Lets say that $a_1,a_2$ are vertices in the first $K_n$ and $b_1,b_2$ are in the second, and that the bridges $(a_1,b_1)$ and $(a_2,b_2)$. If you delete both of the bridges, then  the edges remaining in one of the halves will be a spanning tree, and in the other half  will be a two-component forest with the two bridging vertices in different components. Say the forest is in the $a$ half. Joining $a_1$ to $a_2$ makes this a spanning tree of $K_n$ containing $(a_1,a_2)$. You can show that the number of spanning trees of a $K_n$ containing a particular edge is $2n^{n-3}$; if $X$ is this number, then a double counting argument shows $X\cdot \binom{n}2=(n-1)\cdot n^{n-2}$; simply count the number of ordered pairs $(T,e)$, where $T$ is a spanning tree and $e$ is an edge of $T$, in two ways.
Putting this all together, the result is
$$
2n^{2(n-2)}+2\times n^{n-2}\times 2n^{n-3}=\boxed{(2n+4)n^{2n-5}.}
$$

Okay, instead you just want a proof that
$$
2n^{n-3}=\sum_{i=0}^{n-2}\binom{n-2}i(i+1)^{i-1}(n-i-1)^{n-i-3}
$$
Here is a combinatorial proof.
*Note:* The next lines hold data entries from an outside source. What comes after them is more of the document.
### src/rtl/brk_pkg.sv
package brk_pkg;
  typedef enum logic [1:0] {
    RA_ADDR = 2'd0,
    RA_MASK = 2'd1,
    RA_CTRL = 2'd2,
    RA_CNT  = 2'd3
  } reg_sel_e;

  localparam int CB_AFTER = 4;
  localparam int CB_CNTEN = 5;
  localparam int CB_CPU_F = 8;
  localparam int CB_DMA_F = 9;
  localparam int CFG_W    = 6;

  typedef struct packed {
    logic       cnt_en;
    logic       after;
    logic [1:0] dir;   // [0] read, [1] write
    logic [1:0] mst;   // [0] cpu, [1] dma
  } brk_cfg_t;
endpackage

### src/rtl/brk_match.sv
module brk_match #(
  parameter int AW = 32
) (
  input  logic [AW-1:0]     cmp_addr_i,
  input  logic [AW-1:0]     mask_i,
  input  brk_pkg::brk_cfg_t cfg_i,
  input  logic              valid_i,
  input  logic [AW-1:0]     addr_i,
  input  logic              write_i,
  input  logic              dma_i,
  output logic              hit_o
);
  logic [AW-1:0] bit_ok;

  for (genvar i = 0; i < AW; i++) begin : g_bit
    assign bit_ok[i] = mask_i[i] | (addr_i[i] ~^ cmp_addr_i[i]);
  end

  logic mst_ok, dir_ok;
  assign mst_ok = dma_i   ? cfg_i.mst[1] : cfg_i.mst[0];
  assign dir_ok = write_i ? cfg_i.dir[1] : cfg_i.dir[0];
  assign hit_o  = valid_i & (&bit_ok) & mst_ok & dir_ok;
endmodule

### src/rtl/brk_regs.sv
module brk_regs #(
  parameter int AW = 32,
  parameter int DW = 32,
  parameter int CW = 16
) (
  input  logic              clk_i,
  input  logic              rst_ni,
  input  logic              we_i,
  input  logic [1:0]        addr_i,
  input  logic [DW-1:0]     wdata_i,
  output logic [DW-1:0]     rdata_o,
  input  logic              hit_i,
  input  logic              dma_i,
  input  logic [CW-1:0]     cnt_i,
  output logic [AW-1:0]     cmp_addr_o,
  output logic [AW-1:0]     mask_o,
  output brk_pkg::brk_cfg_t cfg_o,
  output logic              cnt_we_o,
  output logic              cpu_f_o,
  output logic              dma_f_o
);
  import brk_pkg::*;

  reg_sel_e sel;
  logic     ctrl_we, cpu_clr, dma_clr;

  assign sel      = reg_sel_e'(addr_i);
  assign ctrl_we  = we_i && (sel == RA_CTRL);
  assign cnt_we_o = we_i && (sel == RA_CNT);
  assign cpu_clr  = ctrl_we && !wdata_i[CB_CPU_F];
  assign dma_clr  = ctrl_we && !wdata_i[CB_DMA_F];

  always_ff @(posedge clk_i or negedge rst_ni) begin
    if (!rst_ni) begin
      cmp_addr_o <= '0;
      mask_o     <= '0;
      cfg_o      <= '0;
    end else if (we_i) begin
      case (sel)
        RA_ADDR: cmp_addr_o <= wdata_i[AW-1:0];
        RA_MASK: mask_o     <= wdata_i[AW-1:0];
        RA_CTRL: cfg_o      <= brk_cfg_t'(wdata_i[CFG_W-1:0]);
        default: ;
      endcase
    end
  end

  // hardware set wins over a clearing write
  always_ff @(posedge clk_i or negedge rst_ni) begin
    if (!rst_ni) begin
      cpu_f_o <= 1'b0;
      dma_f_o <= 1'b0;
    end else begin
      cpu_f_o <= (hit_i & ~dma_i) | (cpu_f_o & ~cpu_clr);
      dma_f_o <= (hit_i &  dma_i) | (dma_f_o & ~dma_clr);
    end
  end

  always_comb begin
    rdata_o = '0;
    case (sel)
      RA_ADDR: rdata_o = DW'(cmp_addr_o);
      RA_MASK: rdata_o = DW'(mask_o);
      RA_CTRL: begin
        rdata_o[CFG_W-1:0] = cfg_o;
        rdata_o[CB_CPU_F]  = cpu_f_o;
        rdata_o[CB_DMA_F]  = dma_f_o;
      end
      RA_CNT:  rdata_o = DW'(cnt_i);
      default: ;
    endcase
  end

  logic unused_wdata;
  assign unused_wdata = ^{wdata_i[DW-1:CB_DMA_F+1], wdata_i[CB_CPU_F-1:CFG_W]};
endmodule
Let $N=\{1,2,\dots,n\}$. As argued above, $2n^{n-3}$ counts the number of labeled trees with vertex set $N$ in which $1$ and $2$ are joined by an edge. On the other hand, the summation on the right counts the number of ways to,


*

*for some $0\le i\le n-2$,

*choose a subset $I\subset \{3,4,\dots,n\}$ with size $i$, [in $\binom{n-2}{i}$ ways]
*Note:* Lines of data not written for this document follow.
### src/rtl/ival_pkg.sv
package ival_pkg;

   typedef enum logic [2:0] {
      OP_ADD  = 3'd0,
      OP_SUB  = 3'd1,
      OP_MUL  = 3'd2,
      OP_HULL = 3'd3,
      OP_MEET = 3'd4,
      OP_MAC  = 3'd5,
      OP_MCLR = 3'd6,
      OP_SHR  = 3'd7
   } ival_op_e;

endpackage

### src/rtl/ival_cross_prod.sv
module ival_cross_prod #(
   parameter int W = 16,
   localparam int PW = 2 * W
) (
   input  logic signed [W-1:0]  a_lo,
   input  logic signed [W-1:0]  a_hi,
   input  logic signed [W-1:0]  b_lo,
   input  logic signed [W-1:0]  b_hi,
   output logic signed [PW-1:0] prod [4]
);

   logic signed [PW-1:0] aw [2];
   logic signed [PW-1:0] bw [2];

   assign aw[0] = {{W{a_lo[W-1]}}, a_lo};
   assign aw[1] = {{W{a_hi[W-1]}}, a_hi};
   assign bw[0] = {{W{b_lo[W-1]}}, b_lo};
   assign bw[1] = {{W{b_hi[W-1]}}, b_hi};

   // index k: bit 1 picks the a bound, bit 0 the b bound
   for (genvar k = 0; k < 4; k++) begin : g_xp
      assign prod[k] = aw[k / 2] * bw[k % 2];
   end

endmodule

### src/rtl/ival_bound_lane.sv
module ival_bound_lane import ival_pkg::*; #(
   parameter int W     = 16,
   parameter int FRAC  = 15,
   parameter int ACCW  = 40,
   parameter bit UPPER = 1'b0,
   localparam int SW   = $clog2(W),
   localparam int PW   = 2 * W
) (
   input  logic                   clk,
   input  logic                   rst,
   input  logic                   v_in,
   input  ival_op_e               op,
   input  logic signed [W-1:0]    own_a,
   input  logic signed [W-1:0]    own_b,
   input  logic signed [W-1:0]    cross_b,
   input  logic [SW-1:0]          sh,
   input  logic signed [PW-1:0]   prod [4],
   output logic signed [ACCW-1:0] wide_q,
   output logic signed [W-1:0]    res_q
);

   if (ACCW < PW + 1) begin : g_bad_accw
      $error("ival_bound_lane: ACCW must exceed the product width");
   end
   if (FRAC >= W || FRAC + W + 1 > ACCW) begin : g_bad_frac
      $error("ival_bound_lane: FRAC out of range");
   end

   localparam logic signed [ACCW-1:0] ACC_MAX = {1'b0, {(ACCW-1){1'b1}}};
   localparam logic signed [ACCW-1:0] ACC_MIN = {1'b1, {(ACCW-1){1'b0}}};
   localparam logic signed [W-1:0]    OUT_MAX = {1'b0, {(W-1){1'b1}}};
   localparam logic signed [W-1:0]    OUT_MIN = {1'b1, {(W-1){1'b0}}};

   function automatic logic signed [ACCW-1:0] grow_b(input logic signed [W:0] v);
      return {{(ACCW-W-1){v[W]}}, v};
   endfunction

   logic signed [ACCW-1:0] prod_w [4];
   logic signed [ACCW-1:0] sel;
   logic signed [W-1:0]    hull_v;
   logic signed [W-1:0]    meet_v;

   for (genvar k = 0; k < 4; k++) begin : g_pw
      assign prod_w[k] = {{(ACCW-PW){prod[k][PW-1]}}, prod[k]};
   end

   // variant: upper lane keeps the largest values, lower lane the smallest
   if (UPPER) begin : g_up
      always_comb begin
         sel = prod_w[0];
         for (int k = 1; k < 4; k++) begin
            if (prod_w[k] > sel) sel = prod_w[k];
         end
         hull_v = (own_a > own_b) ? own_a : own_b;
         meet_v = (own_a < own_b) ? own_a : own_b;
      end
   end else begin : g_dn
      always_comb begin
         sel = prod_w[0];
         for (int k = 1; k < 4; k++) begin
            if (prod_w[k] < sel) sel = prod_w[k];
         end
         hull_v = (own_a < own_b) ? own_a : own_b;
         meet_v = (own_a > own_b) ? own_a : own_b;
      end
   end

   logic signed [ACCW-1:0] acc_q;
   logic signed [ACCW:0]   acc_sum;
   logic signed [ACCW-1:0] acc_nx;
   logic signed [W:0]      sum_v;
   logic signed [W:0]      dif_v;
   logic signed [W-1:0]    shr_v;
   logic signed [ACCW-1:0] wide_d;

   always_comb begin
      acc_sum = {acc_q[ACCW-1], acc_q} + {sel[ACCW-1], sel};
      if (acc_sum[ACCW] != acc_sum[ACCW-1]) begin
         acc_nx = acc_sum[ACCW] ? ACC_MIN : ACC_MAX;
      end else begin
         acc_nx = acc_sum[ACCW-1:0];
      end
      sum_v = {own_a[W-1], own_a} + {own_b[W-1], own_b};
      dif_v = {own_a[W-1], own_a} - {cross_b[W-1], cross_b};
      shr_v = own_a >>> sh;
      case (op)
         OP_ADD:  wide_d = grow_b(sum_v) <<< FRAC;
         OP_SUB:  wide_d = grow_b(dif_v) <<< FRAC;
         OP_MUL:  wide_d = sel;
         OP_HULL: wide_d = grow_b({hull_v[W-1], hull_v}) <<< FRAC;
         OP_MEET: wide_d = grow_b({meet_v[W-1], meet_v}) <<< FRAC;
         OP_MAC:  wide_d = acc_nx;
         OP_MCLR: wide_d = '0;
         OP_SHR:  wide_d = grow_b({shr_v[W-1], shr_v}) <<< FRAC;
         default: wide_d = '0;
      endcase
   end

   // final stage: back to output scale with clamping
   logic signed [ACCW-1:0] shf;
   logic [ACCW-W:0]        top_bits;
   logic signed [W-1:0]    res_d;

   always_comb begin
      shf      = wide_q >>> FRAC;
      top_bits = shf[ACCW-1:W-1];
      if ((&top_bits) || !(|top_bits)) begin
         res_d = shf[W-1:0];
      end else begin
         res_d = shf[ACCW-1] ? OUT_MIN : OUT_MAX;
      end
   end

   always_ff @(posedge clk) begin
      if (rst) begin
         acc_q  <= '0;
         wide_q <= '0;
         res_q  <= '0;
      end else begin
         wide_q <= wide_d;
         res_q  <= res_d;
         if (v_in && op == OP_MAC) begin
            acc_q <= acc_nx;
         end else if (v_in && op == OP_MCLR) begin
            acc_q <= '0;
         end
      end
   end

   // accumulator holds unless an accumulate or clear is issued
   assert_acc_hold_R11: assert property (@(posedge clk) disable iff (rst)
      !(v_in && (op == OP_MAC || op == OP_MCLR)) |=> $stable(acc_q));

   // clear zeroes the accumulator and the returned bound
   assert_clear_zero_R8: assert property (@(posedge clk) disable iff (rst)
      (v_in && op == OP_MCLR) |=> (acc_q == '0 && wide_q == '0));

   // the selected product bounds all four cross products
   if (UPPER) begin : g_chk_up
      assert_pick_max_R4: assert property (@(posedge clk) disable iff (rst)
         (v_in && op == OP_MUL) |=>
            (wide_q >= $past(prod_w[0]) && wide_q >= $past(prod_w[1]) &&
             wide_q >= $past(prod_w[2]) && wide_q >= $past(prod_w[3])));
   end else begin : g_chk_dn
      assert_pick_min_R4: assert property (@(posedge clk) disable iff (rst)
         (v_in && op == OP_MUL) |=>
            (wide_q <= $past(prod_w[0]) && wide_q <= $past(prod_w[1]) &&
             wide_q <= $past(prod_w[2]) && wide_q <= $past(prod_w[3])));
   end

endmodule

### src/rtl/ival_alu.sv
module ival_alu import ival_pkg::*; #(
   parameter int W    = 16,
   parameter int FRAC = 15,
   parameter int ACCW = 40,
   localparam int SW  = $clog2(W),
   localparam int PW  = 2 * W
) (
   input  logic                clk,
   input  logic                rst,
   input  logic                in_valid,
   input  logic [2:0]          in_op,
   input  logic signed [W-1:0] in_a_lo,
   input  logic signed [W-1:0] in_a_hi,
   input  logic signed [W-1:0] in_b_lo,
   input  logic signed [W-1:0] in_b_hi,
   input  logic [SW-1:0]       in_shamt,
   output logic                out_valid,
   output logic signed [W-1:0] out_lo,
   output logic signed [W-1:0] out_hi,
   output logic                out_empty
);

   if (W < 2 || (1 << SW) != W) begin : g_bad_w
      $error("ival_alu: W must be a power of two of at least 2");
   end

   logic signed [PW-1:0] prod_c [4];

   ival_cross_prod #(.W(W)) u_xp (
      .a_lo (in_a_lo),
      .a_hi (in_a_hi),
      .b_lo (in_b_lo),
      .b_hi (in_b_hi),
      .prod (prod_c)
   );

   // stage A: operands and cross products
   logic                 va;
   ival_op_e             op_a;
   logic signed [W-1:0]  alo_a, ahi_a, blo_a, bhi_a;
   logic [SW-1:0]        sh_a;
   logic signed [PW-1:0] prod_a [4];

   always_ff @(posedge clk) begin
      if (rst) begin
         va    <= 1'b0;
         op_a  <= OP_ADD;
         alo_a <= '0;
         ahi_a <= '0;
         blo_a <= '0;
         bhi_a <= '0;
         sh_a  <= '0;
         for (int k = 0; k < 4; k++) prod_a[k] <= '0;
      end else begin
         va    <= in_valid;
         op_a  <= ival_op_e'(in_op);
         alo_a <= in_a_lo;
         ahi_a <= in_a_hi;
         blo_a <= in_b_lo;
         bhi_a <= in_b_hi;
         sh_a  <= in_shamt;
         for (int k = 0; k < 4; k++) prod_a[k] <= prod_c[k];
      end
   end

   logic signed [ACCW-1:0] lo_wide, hi_wide;
   logic signed [W-1:0]    lo_res, hi_res;

   ival_bound_lane #(.W(W), .FRAC(FRAC), .ACCW(ACCW), .UPPER(1'b0)) u_lo (
      .clk     (clk),
      .rst     (rst),
      .v_in    (va),
      .op      (op_a),
      .own_a   (alo_a),
      .own_b   (blo_a),
      .cross_b (bhi_a),
      .sh      (sh_a),
      .prod    (prod_a),
      .wide_q  (lo_wide),
      .res_q   (lo_res)
   );

   ival_bound_lane #(.W(W), .FRAC(FRAC), .ACCW(ACCW), .UPPER(1'b1)) u_hi (
      .clk     (clk),
      .rst     (rst),
      .v_in    (va),
      .op      (op_a),
      .own_a   (ahi_a),
      .own_b   (bhi_a),
      .cross_b (blo_a),
      .sh      (sh_a),
      .prod    (prod_a),
      .wide_q  (hi_wide),
      .res_q   (hi_res)
   );

   // stages B and C: control alongside the lanes
   logic vb, meet_b, vc, empty_c;

   always_ff @(posedge clk) begin
      if (rst) begin
         vb      <= 1'b0;
         meet_b  <= 1'b0;
         vc      <= 1'b0;
         empty_c <= 1'b0;
      end else begin
         vb      <= va;
         meet_b  <= va && (op_a == OP_MEET);
         vc      <= vb;
         empty_c <= vb && meet_b && (lo_wide > hi_wide);
      end
   end

   assign out_valid = vc;
   assign out_empty = empty_c;
   assign out_lo    = lo_res;
   assign out_hi    = hi_res;

   // every result strobe traces back to an issue three cycles earlier
   assert_latency_R1: assert property (@(posedge clk) disable iff (rst)
      $rose(out_valid) |-> $past(in_valid, 3));

   // an empty result is valid and has crossed bounds
   assert_empty_order_R6: assert property (@(posedge clk) disable iff (rst)
      out_empty |-> (out_valid && out_lo > out_hi));

endmodule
*choose a tree $T_1$ with vertex set $\{1\}\cup I$, [in $(i+1)^{i-1}$ ways]

*choose a tree $T_2$ with vertex set $N\setminus(\{1\}\cup I)$ [in $(n-i-1)^{n-i-3}$ ways].
Here is the bijection between these two combinatorial structures. Given a tree $T$ on $N$ where $1$ is neighbors with $2$, delete the edge connecting $1$ and $2$. What remains is a graph with two connected components. Let $I$ be the rest of the vertices in the connected component containing $1$, let $T_1$ be the subgraph of $T$ on $I\cup \{1\}$, and let $T_2$ be the subgraph of $T$ on $N\setminus(I\cup \{1\})$.